• **Work task**
Up to and including the line with "1520 | 1.10 |", please reproduce the lines below exactly, beginning with the first.

[Extracted records]
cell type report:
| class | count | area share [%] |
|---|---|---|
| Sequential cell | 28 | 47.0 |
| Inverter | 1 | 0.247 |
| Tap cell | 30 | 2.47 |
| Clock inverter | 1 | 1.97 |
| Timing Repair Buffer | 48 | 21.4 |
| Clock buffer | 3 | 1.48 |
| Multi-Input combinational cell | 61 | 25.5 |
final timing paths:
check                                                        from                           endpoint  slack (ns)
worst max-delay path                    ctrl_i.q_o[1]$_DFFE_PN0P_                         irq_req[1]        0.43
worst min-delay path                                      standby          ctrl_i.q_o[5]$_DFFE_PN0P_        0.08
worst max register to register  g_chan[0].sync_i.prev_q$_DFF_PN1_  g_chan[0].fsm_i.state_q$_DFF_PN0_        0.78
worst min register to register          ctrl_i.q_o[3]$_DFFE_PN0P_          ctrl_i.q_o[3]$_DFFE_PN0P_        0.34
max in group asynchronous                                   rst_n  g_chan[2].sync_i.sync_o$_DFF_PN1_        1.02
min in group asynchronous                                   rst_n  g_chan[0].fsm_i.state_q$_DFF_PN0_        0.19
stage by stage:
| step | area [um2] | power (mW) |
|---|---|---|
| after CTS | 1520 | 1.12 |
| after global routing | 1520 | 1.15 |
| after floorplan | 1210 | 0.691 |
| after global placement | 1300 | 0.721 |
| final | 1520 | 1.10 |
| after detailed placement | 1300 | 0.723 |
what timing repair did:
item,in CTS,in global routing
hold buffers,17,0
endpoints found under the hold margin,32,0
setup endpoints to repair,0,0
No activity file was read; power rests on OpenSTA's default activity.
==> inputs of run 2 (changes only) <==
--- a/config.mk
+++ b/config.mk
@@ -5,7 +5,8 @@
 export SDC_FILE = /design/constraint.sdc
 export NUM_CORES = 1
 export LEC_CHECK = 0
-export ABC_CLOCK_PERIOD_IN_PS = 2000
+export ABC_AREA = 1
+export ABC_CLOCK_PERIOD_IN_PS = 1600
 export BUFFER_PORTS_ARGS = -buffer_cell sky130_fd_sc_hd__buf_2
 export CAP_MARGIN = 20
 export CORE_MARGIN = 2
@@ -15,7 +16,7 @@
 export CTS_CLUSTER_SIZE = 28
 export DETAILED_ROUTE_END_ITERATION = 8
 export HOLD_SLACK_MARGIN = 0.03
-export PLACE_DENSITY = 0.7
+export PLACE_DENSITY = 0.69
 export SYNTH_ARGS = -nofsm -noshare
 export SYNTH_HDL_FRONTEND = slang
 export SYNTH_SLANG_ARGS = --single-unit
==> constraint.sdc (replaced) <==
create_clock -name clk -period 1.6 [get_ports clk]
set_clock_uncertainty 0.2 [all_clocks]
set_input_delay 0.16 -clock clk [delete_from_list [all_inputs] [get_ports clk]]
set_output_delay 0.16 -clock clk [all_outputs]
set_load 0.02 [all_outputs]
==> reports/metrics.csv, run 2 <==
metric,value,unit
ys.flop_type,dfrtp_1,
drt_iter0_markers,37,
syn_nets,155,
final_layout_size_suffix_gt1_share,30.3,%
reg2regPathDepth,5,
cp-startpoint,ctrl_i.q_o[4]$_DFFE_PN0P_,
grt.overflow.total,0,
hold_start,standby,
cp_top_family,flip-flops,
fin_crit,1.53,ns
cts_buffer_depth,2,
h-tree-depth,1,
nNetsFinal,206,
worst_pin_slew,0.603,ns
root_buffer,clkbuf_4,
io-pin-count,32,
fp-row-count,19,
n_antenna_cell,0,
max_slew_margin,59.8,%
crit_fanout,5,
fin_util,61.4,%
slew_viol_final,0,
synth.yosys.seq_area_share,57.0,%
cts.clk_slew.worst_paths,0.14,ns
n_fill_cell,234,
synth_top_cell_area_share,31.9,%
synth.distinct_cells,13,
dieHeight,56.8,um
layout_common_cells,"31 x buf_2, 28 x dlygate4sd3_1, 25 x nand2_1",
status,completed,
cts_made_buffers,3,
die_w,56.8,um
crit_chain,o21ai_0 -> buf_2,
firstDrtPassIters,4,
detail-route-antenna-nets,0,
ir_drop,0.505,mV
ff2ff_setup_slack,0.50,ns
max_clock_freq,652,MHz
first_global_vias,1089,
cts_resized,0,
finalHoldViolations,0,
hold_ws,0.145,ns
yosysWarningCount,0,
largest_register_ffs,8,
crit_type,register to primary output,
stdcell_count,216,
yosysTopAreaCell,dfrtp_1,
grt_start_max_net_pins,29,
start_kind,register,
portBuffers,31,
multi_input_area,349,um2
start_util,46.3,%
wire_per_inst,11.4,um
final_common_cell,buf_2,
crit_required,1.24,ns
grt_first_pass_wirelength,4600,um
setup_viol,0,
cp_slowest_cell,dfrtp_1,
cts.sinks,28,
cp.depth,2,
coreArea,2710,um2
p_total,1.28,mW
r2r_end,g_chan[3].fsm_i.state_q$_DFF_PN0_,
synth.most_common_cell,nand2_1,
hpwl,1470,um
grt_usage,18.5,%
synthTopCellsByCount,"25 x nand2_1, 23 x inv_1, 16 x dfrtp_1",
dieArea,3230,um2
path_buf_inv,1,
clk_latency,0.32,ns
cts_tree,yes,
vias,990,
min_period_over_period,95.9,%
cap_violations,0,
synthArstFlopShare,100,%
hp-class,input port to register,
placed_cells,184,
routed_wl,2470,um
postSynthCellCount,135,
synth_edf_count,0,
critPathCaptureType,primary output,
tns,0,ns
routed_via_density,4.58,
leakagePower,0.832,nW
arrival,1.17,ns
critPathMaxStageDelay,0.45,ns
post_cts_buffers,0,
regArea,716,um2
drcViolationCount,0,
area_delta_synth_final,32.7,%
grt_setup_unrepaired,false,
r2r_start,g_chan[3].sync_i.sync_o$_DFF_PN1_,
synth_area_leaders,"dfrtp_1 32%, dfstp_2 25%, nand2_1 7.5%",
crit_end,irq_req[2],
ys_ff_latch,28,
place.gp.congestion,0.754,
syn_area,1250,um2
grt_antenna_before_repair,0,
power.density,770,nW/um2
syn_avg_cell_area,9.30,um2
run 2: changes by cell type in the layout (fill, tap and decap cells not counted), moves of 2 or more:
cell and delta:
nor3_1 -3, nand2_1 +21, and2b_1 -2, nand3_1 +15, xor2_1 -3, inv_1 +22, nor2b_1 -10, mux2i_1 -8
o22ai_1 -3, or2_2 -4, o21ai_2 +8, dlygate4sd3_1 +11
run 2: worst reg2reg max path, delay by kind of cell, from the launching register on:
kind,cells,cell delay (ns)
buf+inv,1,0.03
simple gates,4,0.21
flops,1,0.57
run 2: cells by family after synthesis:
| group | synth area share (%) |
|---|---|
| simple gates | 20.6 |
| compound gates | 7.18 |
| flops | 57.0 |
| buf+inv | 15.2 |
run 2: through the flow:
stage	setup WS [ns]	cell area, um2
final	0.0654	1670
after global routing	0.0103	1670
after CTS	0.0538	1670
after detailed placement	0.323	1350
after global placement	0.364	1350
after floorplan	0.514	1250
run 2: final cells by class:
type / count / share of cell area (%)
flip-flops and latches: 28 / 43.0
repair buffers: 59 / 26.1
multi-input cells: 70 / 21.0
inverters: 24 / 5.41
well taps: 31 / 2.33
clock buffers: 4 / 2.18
`src/rtl/hd_align_pkg.sv`:
```
package hd_align_pkg;

  typedef enum logic {
    CH_CB = 1'b0,
    CH_CR = 1'b1
  } chroma_kind_e;

  localparam int unsigned DLY_SEL_W = 3;

  // Limit a requested delay to the deepest tap that exists.
  function automatic logic [DLY_SEL_W-1:0] clamp_dly(input logic [DLY_SEL_W-1:0] req,
                                                     input int unsigned maxd);
    logic [DLY_SEL_W-1:0] res;
    if ({29'd0, req} > maxd) res = DLY_SEL_W'(maxd);
    else                     res = req;
    return res;
  endfunction

endpackage

```
`src/rtl/hd_timing_counters.sv`:
```
module hd_timing_counters #(
  parameter int unsigned SAMP_W      = 12,
  parameter int unsigned LINE_W      = 11,
  parameter int unsigned SPL_1080_30 = 2200,
  parameter int unsigned SPL_1080_25 = 2640,
  parameter int unsigned SPL_720     = 1650,
  parameter int unsigned LPF_1080    = 1125,
  parameter int unsigned LPF_720     = 750
) (
  input  logic              clk,
  input  logic              rst_n,
  input  logic              hs_fall,
  input  logic              vert_evt,
  input  logic              tr_fall,
  input  logic              free_run,
  input  logic              std_720,
  input  logic              rate_25,
  output logic [SAMP_W-1:0] samp_cnt,
  output logic [LINE_W-1:0] line_cnt
);

  localparam logic [SAMP_W-1:0] LAST_S30 = SAMP_W'(SPL_1080_30 - 1);
  localparam logic [SAMP_W-1:0] LAST_S25 = SAMP_W'(SPL_1080_25 - 1);
  localparam logic [SAMP_W-1:0] LAST_S72 = SAMP_W'(SPL_720 - 1);
  localparam logic [LINE_W-1:0] LAST_L10 = LINE_W'(LPF_1080 - 1);
  localparam logic [LINE_W-1:0] LAST_L72 = LINE_W'(LPF_720 - 1);

  logic [SAMP_W-1:0] samp_q, samp_d, samp_last;
  logic [LINE_W-1:0] line_q, line_d, line_last;

  // Limits of the selected standard
  always_comb begin
    if (std_720) begin
      samp_last = LAST_S72;
      line_last = LAST_L72;
    end else begin
      samp_last = rate_25 ? LAST_S25 : LAST_S30;
      line_last = LAST_L10;
    end
  end

  // Next-state
  always_comb begin
    samp_d = samp_q;
    line_d = line_q;
    if (tr_fall) begin
      samp_d = '0;
      line_d = '0;
    end else if (free_run) begin
      samp_d = hs_fall ? '0 : samp_q + 1'b1;
      if (vert_evt)     line_d = '0;
      else if (hs_fall) line_d = line_q + 1'b1;
    end else begin
      if (samp_q >= samp_last) begin
        samp_d = '0;
        line_d = (line_q >= line_last) ? '0 : line_q + 1'b1;
      end else begin
        samp_d = samp_q + 1'b1;
      end
    end
  end

  always_ff @(posedge clk or negedge rst_n) begin
    if (!rst_n) begin
      samp_q <= '0;
      line_q <= '0;
    end else begin
      samp_q <= samp_d;
      line_q <= line_d;
    end
  end

  assign samp_cnt = samp_q;
  assign line_cnt = line_q;

endmodule

```
`src/rtl/hd_chroma_demux.sv`:
```
module hd_chroma_demux
  import hd_align_pkg::*;
#(
  parameter int unsigned DW = 8
) (
  input  logic          clk,
  input  logic          rst_n,
  input  logic          hs_fall,
  input  logic          fmt_422,
  input  logic          cr_first,
  input  logic          blank_high,
  input  logic [DW-1:0] y_in,
  input  logic [DW-1:0] c_in,
  input  logic [DW-1:0] s_in,
  input  logic          blank_in,
  output logic [DW-1:0] y_s1,
  output logic          vld_s1,
  output logic [DW-1:0] cb_s1,
  output logic [DW-1:0] cr_s1
);

  chroma_kind_e  kind_q, kind_now;
  logic [DW-1:0] y_q, cb_q, cr_q, cb_d, cr_d;
  logic          vld_q, vld_d;

  // Which component the current c_in sample carries
  always_comb begin
    if (hs_fall)              kind_now = chroma_kind_e'(cr_first);
    else if (kind_q == CH_CB) kind_now = CH_CR;
    else                      kind_now = CH_CB;
  end

  always_comb begin
    cb_d  = cb_q;
    cr_d  = cr_q;
    vld_d = blank_high ? ~blank_in : blank_in;
    if (!fmt_422) begin
      cb_d = c_in;
      cr_d = s_in;
    end else if (kind_now == CH_CB) begin
      cb_d = c_in;
    end else begin
      cr_d = c_in;
    end
  end

  always_ff @(posedge clk or negedge rst_n) begin
    if (!rst_n) begin
      kind_q <= CH_CR;
      y_q    <= '0;
      vld_q  <= 1'b0;
      cb_q   <= '0;
      cr_q   <= '0;
    end else begin
      kind_q <= kind_now;
      y_q    <= y_in;
      vld_q  <= vld_d;
      cb_q   <= cb_d;
      cr_q   <= cr_d;
    end
  end

  assign y_s1   = y_q;
  assign vld_s1 = vld_q;
  assign cb_s1  = cb_q;
  assign cr_s1  = cr_q;

endmodule

```
`src/rtl/hd_delay_line.sv`:
```
module hd_delay_line
  import hd_align_pkg::*;
#(
  parameter int unsigned W    = 8,
  parameter int unsigned MAXD = 4
) (
  input  logic                 clk,
  input  logic                 rst_n,
  input  logic [W-1:0]         din,
  input  logic [DLY_SEL_W-1:0] sel,
  output logic [W-1:0]         dout
);

  logic [W-1:0] stg [1:MAXD];

  always_ff @(posedge clk or negedge rst_n) begin
    if (!rst_n) begin
      for (int k = 1; k <= int'(MAXD); k++) stg[k] <= '0;
    end else begin
      stg[1] <= din;
      for (int k = 2; k <= int'(MAXD); k++) stg[k] <= stg[k-1];
    end
  end

  // Tap 0 is the input itself, already registered upstream
  always_comb begin
    dout = din;
    for (int k = 1; k <= int'(MAXD); k++) begin
      if (int'(sel) == k) dout = stg[k];
    end
  end

endmodule

```
`src/rtl/hd_input_align.sv`:
```
module hd_input_align
  import hd_align_pkg::*;
#(
  parameter int unsigned DW          = 8,
  parameter int unsigned SAMP_W      = 12,
  parameter int unsigned LINE_W      = 11,
  parameter int unsigned SPL_1080_30 = 2200,
  parameter int unsigned SPL_1080_25 = 2640,
  parameter int unsigned SPL_720     = 1650,
  parameter int unsigned LPF_1080    = 1125,
  parameter int unsigned LPF_720     = 750,
  parameter int unsigned MAX_DLY     = 4
) (
  input  logic                 clk,
  input  logic                 rst_n,
  input  logic [DW-1:0]        y_in,
  input  logic [DW-1:0]        c_in,
  input  logic [DW-1:0]        s_in,
  input  logic                 hsync_in,
  input  logic                 vert_in,
  input  logic                 blank_in,
  input  logic                 cfg_std_720,
  input  logic                 cfg_rate_25,
  input  logic                 cfg_free_run,
  input  logic                 cfg_timing_rst,
  input  logic                 cfg_vert_is_vsync,
  input  logic                 cfg_blank_high,
  input  logic                 cfg_fmt_422,
  input  logic                 cfg_cr_first,
  input  logic [2:0]           cfg_y_dly,
  input  logic [2:0]           cfg_c_dly,
  output logic [DW-1:0]        y_o,
  output logic [DW-1:0]        cb_o,
  output logic [DW-1:0]        cr_o,
  output logic                 pix_valid_o,
  output logic [SAMP_W-1:0]    samp_cnt_o,
  output logic [LINE_W-1:0]    line_cnt_o
);

  localparam int unsigned YW = DW + 1;
  localparam int unsigned CW = 2 * DW;

  logic hs_q, vt_q, tr_q;
  logic hs_fall, vert_evt, tr_fall;
  logic [DLY_SEL_W-1:0] ydly_q, cdly_q, ydly_d, cdly_d;

  // Edge detection on syncs and the timing-reset bit
  assign hs_fall  = hs_q & ~hsync_in;
  assign vert_evt = cfg_vert_is_vsync ? (vt_q & ~vert_in) : (vt_q ^ vert_in);
  assign tr_fall  = tr_q & ~cfg_timing_rst;

  always_ff @(posedge clk or negedge rst_n) begin
    if (!rst_n) begin
      hs_q <= 1'b1;
      vt_q <= 1'b1;
      tr_q <= 1'b0;
    end else begin
      hs_q <= hsync_in;
      vt_q <= vert_in;
      tr_q <= cfg_timing_rst;
    end
  end

  // Delay settings are taken only at a line start
  always_comb begin
    ydly_d = clamp_dly(cfg_y_dly, MAX_DLY);
    cdly_d = clamp_dly(cfg_c_dly, MAX_DLY);
  end

  always_ff @(posedge clk or negedge rst_n) begin
    if (!rst_n) begin
      ydly_q <= '0;
      cdly_q <= '0;
    end else if (hs_fall) begin
      ydly_q <= ydly_d;
      cdly_q <= cdly_d;
    end
  end

  hd_timing_counters #(
    .SAMP_W     (SAMP_W),
    .LINE_W     (LINE_W),
    .SPL_1080_30(SPL_1080_30),
    .SPL_1080_25(SPL_1080_25),
    .SPL_720    (SPL_720),
    .LPF_1080   (LPF_1080),
    .LPF_720    (LPF_720)
  ) u_cnt (
    .clk     (clk),
    .rst_n   (rst_n),
    .hs_fall (hs_fall),
    .vert_evt(vert_evt),
    .tr_fall (tr_fall),
    .free_run(cfg_free_run),
    .std_720 (cfg_std_720),
    .rate_25 (cfg_rate_25),
    .samp_cnt(samp_cnt_o),
    .line_cnt(line_cnt_o)
  );

  logic [DW-1:0] y_s1, cb_s1, cr_s1;
  logic          vld_s1;

  hd_chroma_demux #(.DW(DW)) u_demux (
    .clk       (clk),
    .rst_n     (rst_n),
    .hs_fall   (hs_fall),
    .fmt_422   (cfg_fmt_422),
    .cr_first  (cfg_cr_first),
    .blank_high(cfg_blank_high),
    .y_in      (y_in),
    .c_in      (c_in),
    .s_in      (s_in),
    .blank_in  (blank_in),
    .y_s1      (y_s1),
    .vld_s1    (vld_s1),
    .cb_s1     (cb_s1),
    .cr_s1     (cr_s1)
  );

  logic [YW-1:0] ypath_in, ypath_out;
  logic [CW-1:0] cpath_in, cpath_out;

  assign ypath_in = {vld_s1, y_s1};
  assign cpath_in = {cb_s1, cr_s1};

  hd_delay_line #(.W(YW), .MAXD(MAX_DLY)) u_ydly (
    .clk  (clk),
    .rst_n(rst_n),
    .din  (ypath_in),
    .sel  (ydly_q),
    .dout (ypath_out)
  );

  hd_delay_line #(.W(CW), .MAXD(MAX_DLY)) u_cdly (
    .clk  (clk),
    .rst_n(rst_n),
    .din  (cpath_in),
    .sel  (cdly_q),
    .dout (cpath_out)
  );

  assign pix_valid_o = ypath_out[YW-1];
  assign y_o         = ypath_out[DW-1:0];
  assign cb_o        = cpath_out[CW-1:DW];
  assign cr_o        = cpath_out[DW-1:0];

endmodule

```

• **Exercise solution**
cell type report:
| class | count | area share [%] |
|---|---|---|
| Sequential cell | 28 | 47.0 |
| Inverter | 1 | 0.247 |
| Tap cell | 30 | 2.47 |
| Clock inverter | 1 | 1.97 |
| Timing Repair Buffer | 48 | 21.4 |
| Clock buffer | 3 | 1.48 |
| Multi-Input combinational cell | 61 | 25.5 |
final timing paths:
check                                                        from                           endpoint  slack (ns)
worst max-delay path                    ctrl_i.q_o[1]$_DFFE_PN0P_                         irq_req[1]        0.43
worst min-delay path                                      standby          ctrl_i.q_o[5]$_DFFE_PN0P_        0.08
worst max register to register  g_chan[0].sync_i.prev_q$_DFF_PN1_  g_chan[0].fsm_i.state_q$_DFF_PN0_        0.78
worst min register to register          ctrl_i.q_o[3]$_DFFE_PN0P_          ctrl_i.q_o[3]$_DFFE_PN0P_        0.34
max in group asynchronous                                   rst_n  g_chan[2].sync_i.sync_o$_DFF_PN1_        1.02
min in group asynchronous                                   rst_n  g_chan[0].fsm_i.state_q$_DFF_PN0_        0.19
stage by stage:
| step | area [um2] | power (mW) |
|---|---|---|
| after CTS | 1520 | 1.12 |
| after global routing | 1520 | 1.15 |
| after floorplan | 1210 | 0.691 |
| after global placement | 1300 | 0.721 |
| final | 1520 | 1.10 |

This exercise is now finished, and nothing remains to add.